A:妊娠中~産後まで、さまざまなリスクがありますが、やみくもに怖がる必要はありません
妊娠糖尿病によるベビーへの影響には以下のようなものがあります。
- 赤ちゃんがお腹の中で成長しすぎて巨大児(4000g以上)になる
- 巨大児のため分娩の時に肩がひっかかってなかなか出てこない(肩甲難産)
- 肩甲難産の結果、仮死状態で生まれたり、鎖骨の骨折をおこしたり、頸から肩にかけての神経麻痺をおこしたりする
- 生まれた後に低血糖になりやすい
- 多血症で生まれて黄疸が長引いたり、けいれんをおこしたり、呼吸がうまくできなかったりする
いずれも妊娠中の血糖値を適正にコントロールできていればリスクは低下するので、やみくもに怖がる必要はないでしょう。

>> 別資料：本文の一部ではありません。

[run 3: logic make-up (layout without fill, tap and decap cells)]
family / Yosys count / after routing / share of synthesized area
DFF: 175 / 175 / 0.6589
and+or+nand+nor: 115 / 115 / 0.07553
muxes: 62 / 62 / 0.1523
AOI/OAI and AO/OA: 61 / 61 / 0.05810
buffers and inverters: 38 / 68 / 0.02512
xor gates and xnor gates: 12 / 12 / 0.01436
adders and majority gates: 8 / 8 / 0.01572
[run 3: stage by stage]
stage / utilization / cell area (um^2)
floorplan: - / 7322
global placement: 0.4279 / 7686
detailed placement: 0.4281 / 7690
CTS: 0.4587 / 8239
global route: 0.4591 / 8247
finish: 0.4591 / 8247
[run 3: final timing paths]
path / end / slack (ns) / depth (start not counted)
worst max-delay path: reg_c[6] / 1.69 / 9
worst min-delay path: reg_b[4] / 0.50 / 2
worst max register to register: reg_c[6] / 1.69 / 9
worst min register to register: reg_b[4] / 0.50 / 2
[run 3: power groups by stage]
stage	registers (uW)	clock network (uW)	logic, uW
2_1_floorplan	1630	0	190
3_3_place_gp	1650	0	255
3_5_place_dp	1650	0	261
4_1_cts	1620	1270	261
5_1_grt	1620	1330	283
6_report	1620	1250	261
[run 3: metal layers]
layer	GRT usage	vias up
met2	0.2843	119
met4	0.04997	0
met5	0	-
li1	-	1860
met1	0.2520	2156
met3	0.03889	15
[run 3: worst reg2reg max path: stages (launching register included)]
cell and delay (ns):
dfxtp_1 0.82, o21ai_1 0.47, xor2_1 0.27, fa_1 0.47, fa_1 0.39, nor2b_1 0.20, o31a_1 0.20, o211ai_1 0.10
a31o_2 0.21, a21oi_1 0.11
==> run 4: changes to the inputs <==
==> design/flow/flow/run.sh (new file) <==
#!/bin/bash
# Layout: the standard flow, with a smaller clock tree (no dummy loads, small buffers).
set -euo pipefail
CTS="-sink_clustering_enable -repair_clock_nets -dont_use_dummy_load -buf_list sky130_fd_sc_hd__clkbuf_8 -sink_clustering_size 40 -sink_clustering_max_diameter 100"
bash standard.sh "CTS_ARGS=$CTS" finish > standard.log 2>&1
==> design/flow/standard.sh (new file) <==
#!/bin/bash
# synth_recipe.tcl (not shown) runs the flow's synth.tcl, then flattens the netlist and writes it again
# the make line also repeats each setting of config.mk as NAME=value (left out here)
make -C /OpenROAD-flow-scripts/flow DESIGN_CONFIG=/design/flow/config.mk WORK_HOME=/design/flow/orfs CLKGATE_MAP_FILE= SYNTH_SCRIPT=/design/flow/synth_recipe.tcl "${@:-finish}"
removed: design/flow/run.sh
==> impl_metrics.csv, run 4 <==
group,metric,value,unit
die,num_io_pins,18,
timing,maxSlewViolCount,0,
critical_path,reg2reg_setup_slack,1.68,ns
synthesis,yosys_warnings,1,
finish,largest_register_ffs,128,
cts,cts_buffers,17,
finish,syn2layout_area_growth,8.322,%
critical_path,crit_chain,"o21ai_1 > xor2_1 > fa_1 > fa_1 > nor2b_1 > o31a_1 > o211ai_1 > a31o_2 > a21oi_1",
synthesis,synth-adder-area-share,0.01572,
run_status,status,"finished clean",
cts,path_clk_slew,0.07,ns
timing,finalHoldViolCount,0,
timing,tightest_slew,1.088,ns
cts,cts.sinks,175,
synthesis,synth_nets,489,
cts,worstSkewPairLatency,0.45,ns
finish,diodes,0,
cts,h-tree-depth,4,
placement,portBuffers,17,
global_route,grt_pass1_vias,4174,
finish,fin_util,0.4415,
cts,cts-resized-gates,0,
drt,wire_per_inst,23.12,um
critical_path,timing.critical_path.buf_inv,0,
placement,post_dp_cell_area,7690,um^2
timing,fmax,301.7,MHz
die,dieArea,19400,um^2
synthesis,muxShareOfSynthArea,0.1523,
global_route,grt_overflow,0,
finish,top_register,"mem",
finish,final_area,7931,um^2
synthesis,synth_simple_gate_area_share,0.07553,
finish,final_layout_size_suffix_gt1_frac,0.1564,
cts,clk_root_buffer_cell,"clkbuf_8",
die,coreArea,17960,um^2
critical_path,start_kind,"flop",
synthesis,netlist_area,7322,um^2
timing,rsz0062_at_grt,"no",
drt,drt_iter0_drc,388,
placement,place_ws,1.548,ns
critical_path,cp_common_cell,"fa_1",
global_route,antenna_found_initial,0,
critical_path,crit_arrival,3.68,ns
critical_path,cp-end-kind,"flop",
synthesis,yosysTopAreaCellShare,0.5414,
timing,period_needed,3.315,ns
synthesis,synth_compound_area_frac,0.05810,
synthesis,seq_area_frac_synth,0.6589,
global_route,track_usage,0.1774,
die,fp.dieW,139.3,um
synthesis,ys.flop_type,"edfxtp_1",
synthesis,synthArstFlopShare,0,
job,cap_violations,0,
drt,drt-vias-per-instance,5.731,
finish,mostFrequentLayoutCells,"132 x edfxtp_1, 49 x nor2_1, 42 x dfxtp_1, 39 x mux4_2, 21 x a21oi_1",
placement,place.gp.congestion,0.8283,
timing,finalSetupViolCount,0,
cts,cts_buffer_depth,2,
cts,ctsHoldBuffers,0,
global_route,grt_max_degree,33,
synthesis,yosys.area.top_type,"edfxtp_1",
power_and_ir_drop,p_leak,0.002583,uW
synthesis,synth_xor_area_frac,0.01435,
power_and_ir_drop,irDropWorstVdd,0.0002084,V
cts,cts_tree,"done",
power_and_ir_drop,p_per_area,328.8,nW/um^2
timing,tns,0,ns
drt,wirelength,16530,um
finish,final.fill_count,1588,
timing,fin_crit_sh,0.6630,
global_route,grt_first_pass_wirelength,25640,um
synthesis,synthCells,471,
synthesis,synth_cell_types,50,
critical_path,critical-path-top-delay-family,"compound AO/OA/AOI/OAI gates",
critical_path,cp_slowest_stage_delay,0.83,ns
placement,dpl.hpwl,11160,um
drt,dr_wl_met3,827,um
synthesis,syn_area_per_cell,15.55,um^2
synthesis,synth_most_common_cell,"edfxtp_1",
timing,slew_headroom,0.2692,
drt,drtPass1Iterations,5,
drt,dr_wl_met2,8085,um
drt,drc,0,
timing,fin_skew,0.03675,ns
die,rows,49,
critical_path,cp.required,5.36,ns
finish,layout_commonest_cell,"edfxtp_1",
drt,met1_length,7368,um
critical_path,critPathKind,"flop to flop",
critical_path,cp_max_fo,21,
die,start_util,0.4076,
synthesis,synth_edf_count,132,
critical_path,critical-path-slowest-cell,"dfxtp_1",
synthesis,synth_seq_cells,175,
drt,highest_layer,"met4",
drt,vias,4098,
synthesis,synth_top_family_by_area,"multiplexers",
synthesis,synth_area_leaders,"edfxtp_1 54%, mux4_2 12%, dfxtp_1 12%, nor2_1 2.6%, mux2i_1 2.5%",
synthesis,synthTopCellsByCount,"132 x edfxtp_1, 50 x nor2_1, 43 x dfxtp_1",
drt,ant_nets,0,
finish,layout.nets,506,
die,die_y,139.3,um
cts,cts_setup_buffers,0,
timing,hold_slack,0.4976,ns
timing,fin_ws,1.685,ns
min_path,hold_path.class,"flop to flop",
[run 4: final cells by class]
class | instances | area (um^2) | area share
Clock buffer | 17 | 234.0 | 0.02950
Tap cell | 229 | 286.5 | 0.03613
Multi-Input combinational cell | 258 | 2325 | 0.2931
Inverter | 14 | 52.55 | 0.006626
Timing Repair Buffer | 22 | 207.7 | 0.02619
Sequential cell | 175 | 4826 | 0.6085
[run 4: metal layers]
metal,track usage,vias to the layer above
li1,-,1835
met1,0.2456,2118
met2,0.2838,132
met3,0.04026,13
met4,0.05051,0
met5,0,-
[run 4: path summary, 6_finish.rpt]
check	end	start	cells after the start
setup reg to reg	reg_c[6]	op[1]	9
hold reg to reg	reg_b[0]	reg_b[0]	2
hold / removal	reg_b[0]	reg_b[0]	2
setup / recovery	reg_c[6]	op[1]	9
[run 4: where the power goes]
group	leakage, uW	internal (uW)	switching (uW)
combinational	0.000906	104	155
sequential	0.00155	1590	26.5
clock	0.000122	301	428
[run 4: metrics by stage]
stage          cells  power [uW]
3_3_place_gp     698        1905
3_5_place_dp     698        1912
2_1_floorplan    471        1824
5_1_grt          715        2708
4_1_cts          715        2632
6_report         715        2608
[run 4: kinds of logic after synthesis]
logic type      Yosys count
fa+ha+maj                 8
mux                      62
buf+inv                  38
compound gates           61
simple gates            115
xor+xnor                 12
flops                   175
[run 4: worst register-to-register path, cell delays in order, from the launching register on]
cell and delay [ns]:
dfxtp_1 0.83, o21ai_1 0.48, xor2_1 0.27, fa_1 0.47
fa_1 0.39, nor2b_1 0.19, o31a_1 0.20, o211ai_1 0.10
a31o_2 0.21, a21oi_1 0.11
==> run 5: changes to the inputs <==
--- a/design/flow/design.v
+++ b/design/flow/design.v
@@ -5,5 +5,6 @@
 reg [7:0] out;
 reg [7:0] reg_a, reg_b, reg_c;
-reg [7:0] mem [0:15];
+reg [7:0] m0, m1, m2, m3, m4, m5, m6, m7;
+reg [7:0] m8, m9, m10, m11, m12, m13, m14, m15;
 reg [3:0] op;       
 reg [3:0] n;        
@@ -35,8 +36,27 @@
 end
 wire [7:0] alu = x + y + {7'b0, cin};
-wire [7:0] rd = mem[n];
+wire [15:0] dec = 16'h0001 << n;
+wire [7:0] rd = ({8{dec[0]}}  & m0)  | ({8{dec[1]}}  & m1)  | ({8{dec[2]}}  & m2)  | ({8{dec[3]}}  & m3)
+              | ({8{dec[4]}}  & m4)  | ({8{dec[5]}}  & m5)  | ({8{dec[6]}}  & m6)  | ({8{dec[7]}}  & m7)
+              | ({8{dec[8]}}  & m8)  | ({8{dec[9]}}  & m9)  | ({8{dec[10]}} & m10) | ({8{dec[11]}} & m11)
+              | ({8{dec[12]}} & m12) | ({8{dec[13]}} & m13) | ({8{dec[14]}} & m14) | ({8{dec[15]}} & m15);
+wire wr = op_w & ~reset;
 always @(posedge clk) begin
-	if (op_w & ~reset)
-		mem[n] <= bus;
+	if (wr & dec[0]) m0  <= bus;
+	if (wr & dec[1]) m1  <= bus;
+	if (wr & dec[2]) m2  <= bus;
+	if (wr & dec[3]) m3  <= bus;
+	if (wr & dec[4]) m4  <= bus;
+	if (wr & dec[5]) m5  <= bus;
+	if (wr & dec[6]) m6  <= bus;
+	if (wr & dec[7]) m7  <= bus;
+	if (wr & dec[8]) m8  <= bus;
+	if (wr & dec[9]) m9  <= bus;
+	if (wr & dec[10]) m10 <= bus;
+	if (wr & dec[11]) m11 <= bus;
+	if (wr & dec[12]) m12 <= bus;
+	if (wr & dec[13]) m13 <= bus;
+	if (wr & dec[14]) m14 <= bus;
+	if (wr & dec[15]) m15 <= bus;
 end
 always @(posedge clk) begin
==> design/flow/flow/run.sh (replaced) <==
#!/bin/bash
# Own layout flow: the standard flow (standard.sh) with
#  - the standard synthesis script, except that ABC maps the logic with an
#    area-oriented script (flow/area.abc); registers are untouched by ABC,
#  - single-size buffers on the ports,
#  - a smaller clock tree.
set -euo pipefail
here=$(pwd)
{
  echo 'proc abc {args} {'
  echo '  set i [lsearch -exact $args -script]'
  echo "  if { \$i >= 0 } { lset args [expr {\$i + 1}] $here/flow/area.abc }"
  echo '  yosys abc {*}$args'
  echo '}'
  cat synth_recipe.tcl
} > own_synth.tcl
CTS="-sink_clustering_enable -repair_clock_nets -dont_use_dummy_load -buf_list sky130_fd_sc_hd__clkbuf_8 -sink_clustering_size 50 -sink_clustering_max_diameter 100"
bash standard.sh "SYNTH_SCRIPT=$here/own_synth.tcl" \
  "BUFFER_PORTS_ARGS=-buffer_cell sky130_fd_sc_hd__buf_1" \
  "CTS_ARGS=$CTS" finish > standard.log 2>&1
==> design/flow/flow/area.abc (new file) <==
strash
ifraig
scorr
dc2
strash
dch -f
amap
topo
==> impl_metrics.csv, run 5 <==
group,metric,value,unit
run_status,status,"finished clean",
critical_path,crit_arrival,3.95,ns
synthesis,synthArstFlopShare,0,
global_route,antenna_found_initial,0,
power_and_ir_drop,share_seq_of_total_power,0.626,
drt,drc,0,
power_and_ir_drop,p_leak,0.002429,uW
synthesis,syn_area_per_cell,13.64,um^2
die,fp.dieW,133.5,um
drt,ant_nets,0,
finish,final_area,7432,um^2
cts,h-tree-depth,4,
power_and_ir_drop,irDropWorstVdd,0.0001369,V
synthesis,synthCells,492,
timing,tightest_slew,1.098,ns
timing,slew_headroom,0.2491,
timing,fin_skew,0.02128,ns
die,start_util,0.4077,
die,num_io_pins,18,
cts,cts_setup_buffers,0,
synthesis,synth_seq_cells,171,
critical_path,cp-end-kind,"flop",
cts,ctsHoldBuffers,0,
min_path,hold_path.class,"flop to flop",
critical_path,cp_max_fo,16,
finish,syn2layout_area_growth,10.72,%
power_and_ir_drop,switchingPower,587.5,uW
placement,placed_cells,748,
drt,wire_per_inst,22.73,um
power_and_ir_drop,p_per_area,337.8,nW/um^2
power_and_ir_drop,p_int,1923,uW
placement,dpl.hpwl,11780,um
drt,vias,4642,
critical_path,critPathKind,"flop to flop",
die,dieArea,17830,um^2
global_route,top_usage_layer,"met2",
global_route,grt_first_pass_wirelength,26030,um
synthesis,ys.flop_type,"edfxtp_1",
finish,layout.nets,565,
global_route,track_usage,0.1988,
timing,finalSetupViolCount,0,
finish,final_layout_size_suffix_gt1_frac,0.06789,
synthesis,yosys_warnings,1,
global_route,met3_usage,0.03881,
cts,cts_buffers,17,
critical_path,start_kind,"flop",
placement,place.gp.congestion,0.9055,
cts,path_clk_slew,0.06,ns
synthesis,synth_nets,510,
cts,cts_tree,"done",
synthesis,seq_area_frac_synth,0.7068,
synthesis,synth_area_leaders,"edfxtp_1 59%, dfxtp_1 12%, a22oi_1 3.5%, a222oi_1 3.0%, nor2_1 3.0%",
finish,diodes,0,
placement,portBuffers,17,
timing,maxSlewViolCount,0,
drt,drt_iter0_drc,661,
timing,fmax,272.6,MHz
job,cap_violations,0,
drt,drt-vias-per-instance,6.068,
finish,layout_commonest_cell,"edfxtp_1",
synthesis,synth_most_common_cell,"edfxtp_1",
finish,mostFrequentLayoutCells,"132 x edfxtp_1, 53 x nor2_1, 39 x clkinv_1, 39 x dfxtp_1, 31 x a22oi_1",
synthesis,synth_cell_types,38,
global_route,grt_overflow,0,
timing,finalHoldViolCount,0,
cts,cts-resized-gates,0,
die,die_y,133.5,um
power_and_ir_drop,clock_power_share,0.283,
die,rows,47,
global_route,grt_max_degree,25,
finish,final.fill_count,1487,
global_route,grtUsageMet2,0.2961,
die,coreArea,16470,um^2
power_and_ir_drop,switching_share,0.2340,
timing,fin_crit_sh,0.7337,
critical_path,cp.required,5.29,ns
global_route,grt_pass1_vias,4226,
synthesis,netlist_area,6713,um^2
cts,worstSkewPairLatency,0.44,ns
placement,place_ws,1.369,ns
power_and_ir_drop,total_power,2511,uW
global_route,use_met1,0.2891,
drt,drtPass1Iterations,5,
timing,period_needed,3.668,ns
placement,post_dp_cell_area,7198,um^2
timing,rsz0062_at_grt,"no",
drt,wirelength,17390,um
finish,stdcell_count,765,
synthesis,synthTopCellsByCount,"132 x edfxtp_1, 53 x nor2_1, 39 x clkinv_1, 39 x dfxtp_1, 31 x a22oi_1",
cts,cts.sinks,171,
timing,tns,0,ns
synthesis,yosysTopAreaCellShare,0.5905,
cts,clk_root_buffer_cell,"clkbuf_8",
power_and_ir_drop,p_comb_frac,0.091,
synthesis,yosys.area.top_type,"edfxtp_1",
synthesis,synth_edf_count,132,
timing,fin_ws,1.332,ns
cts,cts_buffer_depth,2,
From an optimization exercise on the open Yosys and OpenROAD flow, aimed at small area and a short achievable clock period; shortcuts taken in it are not production practice. The RTL was checked by simulation tests, not by an equivalence proof against the original design. Power is estimated from default activity; no workload was simulated.

// rcore_iu_top
module rcore_iu_top(
    clk,
    rst_n,
    idu_iu_pipe_sel,
    idu_iu_inst_opcode,
    idu_iu_inst_src0,
    idu_iu_inst_src1,
    idu_iu_inst_src2,
    idu_iu_inst_dstid,
    iu_rb_dstid,
    iu_rb_data_vld,
    iu_rb_data
);
export LEC_CHECK = 0
export CAP_MARGIN = 20
export CORE_MARGIN = 2
export CORE_UTILIZATION = 40
export SLEW_MARGIN = 20
create_clock -name core_clock -period 8.0 [get_ports {clk}]
standard.sh (not shown) runs the stock make flow with config.mk's settings and CLKGATE_MAP_FILE= SYNTH_SCRIPT=/design/flow/synth_recipe.tcl, a recipe that flattens the netlist after the stock synthesis.
==> flow/flow/run.sh <==
#!/bin/bash
# The standard ORFS layout (standard.sh) with these changes:
#  - ports buffered by sky130_fd_sc_hd__buf_1 instead of the delay buffer buffer_ports picks;
#  - extra ORFS settings given on the make command line: SETUP_SLACK_MARGIN=4.5
set -euo pipefail
export BUFFER_PORTS_ARGS="-buffer_cell sky130_fd_sc_hd__buf_1"
bash standard.sh SETUP_SLACK_MARGIN=4.5 finish > standard.log 2>&1
Rerun with:
==> flow/run.sh (new file) <==
#!/bin/bash
# synth_recipe.tcl (not shown) runs the flow's synth.tcl, then flattens the netlist and writes it again
# the make line also repeats each setting of config.mk as NAME=value (left out here)
make -C /OpenROAD-flow-scripts/flow DESIGN_CONFIG=/design/flow/config.mk WORK_HOME=/design/flow/orfs CLKGATE_MAP_FILE= SYNTH_SCRIPT=/design/flow/synth_recipe.tcl finish
Settings changed: SETUP_SLACK_MARGIN from default to 4.
removed: flow/flow/run.sh
removed: flow/standard.sh
The changed run finished with timing, DRC and antenna clean.
Power rose by 3.0%.
Global-route usage rose by 1.0 points.
Critical path depth fell by 3.
Final area rose by 11%.
Routed wire length rose by 4.0%.
Area after synthesis is unchanged.
Final cell count fell by 1.3%.
Via count fell by 2.0%.
Setup slack improved by 22 ps.
Non-clock buffer count fell by 16.
Die area stays the same.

Q:妊娠糖尿病と診断されたら帝王切開になりますか? 普通分娩で産むことはできますか?
A:妊娠糖尿病であってもなくても出産は原則、普通分娩(経腟分娩)が第一選択です。ただし妊娠糖尿病の妊婦さんは、帝王切開になるリスクが少し高くなります
普通分娩(経腟分娩)で出産することはもちろん可能です。妊娠糖尿病の有無にかかわらず、出産時は普通分娩を選択するのが原則です。帝王切開が行われるのは、ベビーや妊婦さんに何かしら普通分娩ができない理由があるときのみ。それはどんな出産でも同じです。ただし妊娠糖尿病の妊婦さんの場合、糖代謝機能に異常のない妊婦さんよりも帝王切開になる確率が2~4倍程度、高くなる傾向があります。そのことはあらかじめ理解しておくとよいでしょう。
Q:妊娠糖尿病の妊婦さんが帝王切開になる場合の、おもな原因を教えてください
A:ベビーが巨大児の場合や妊婦さんが合併症をおこしそうな場合、帝王切開が選択されます
まず、急な状態の悪化があった場合は帝王切開での出産になることがあります。それ以外で妊娠糖尿病の妊婦さんが帝王切開を選択する原因は、大きく以下の2つに分けられます。
- ベビーが巨大児の場合
4000g以上で生まれてくるベビーは巨大児といわれます。妊娠糖尿病の妊婦さんのベビーは、巨大児になる確率が高くなります。巨大児の場合、ベビーの肩に筋肉や脂肪が蓄積し、頭の幅よりも肩幅が大きくなってしまうことから普通分娩が困難となることがあり、帝王切開が選択されるケースもあります。
- 合併症をおこす危険性がある場合
妊娠糖尿病の妊婦さんは、妊娠高血圧症候群の合併症を引きおこす頻度が通常よりも数倍高くなります。妊娠高血圧症候群とは、何らかの原因によって妊娠中に高血圧または高血圧+血管障害や臓器障害など、さまざまな症状が現れる一連の症状のこと。症状が重症化した場合や分娩の進行状況によっては帝王切開が行われます。
妊娠糖尿病 妊婦さんの産後Q&A
Q:産後も妊娠中と同じ治療をする必要がありますか?
A:同じ治療を行うことは基本的にありません。産後の体の状態に合わせて変えていきます
出産を経ると女性の体の状態は大きく変わります。例えば食事については授乳が始まるため、授乳期間中は、妊娠前の摂取カロリーに450kcalほど付加することが一般的です。またインスリンの効きがよくなるので、インスリンが妊娠中に必要であっても、不要になることがほとんどです。中には、血糖が下がりきらないひともいるので、特に妊娠中にインスリンを使用していた場合は、血糖を測定して血糖の改善を確認します。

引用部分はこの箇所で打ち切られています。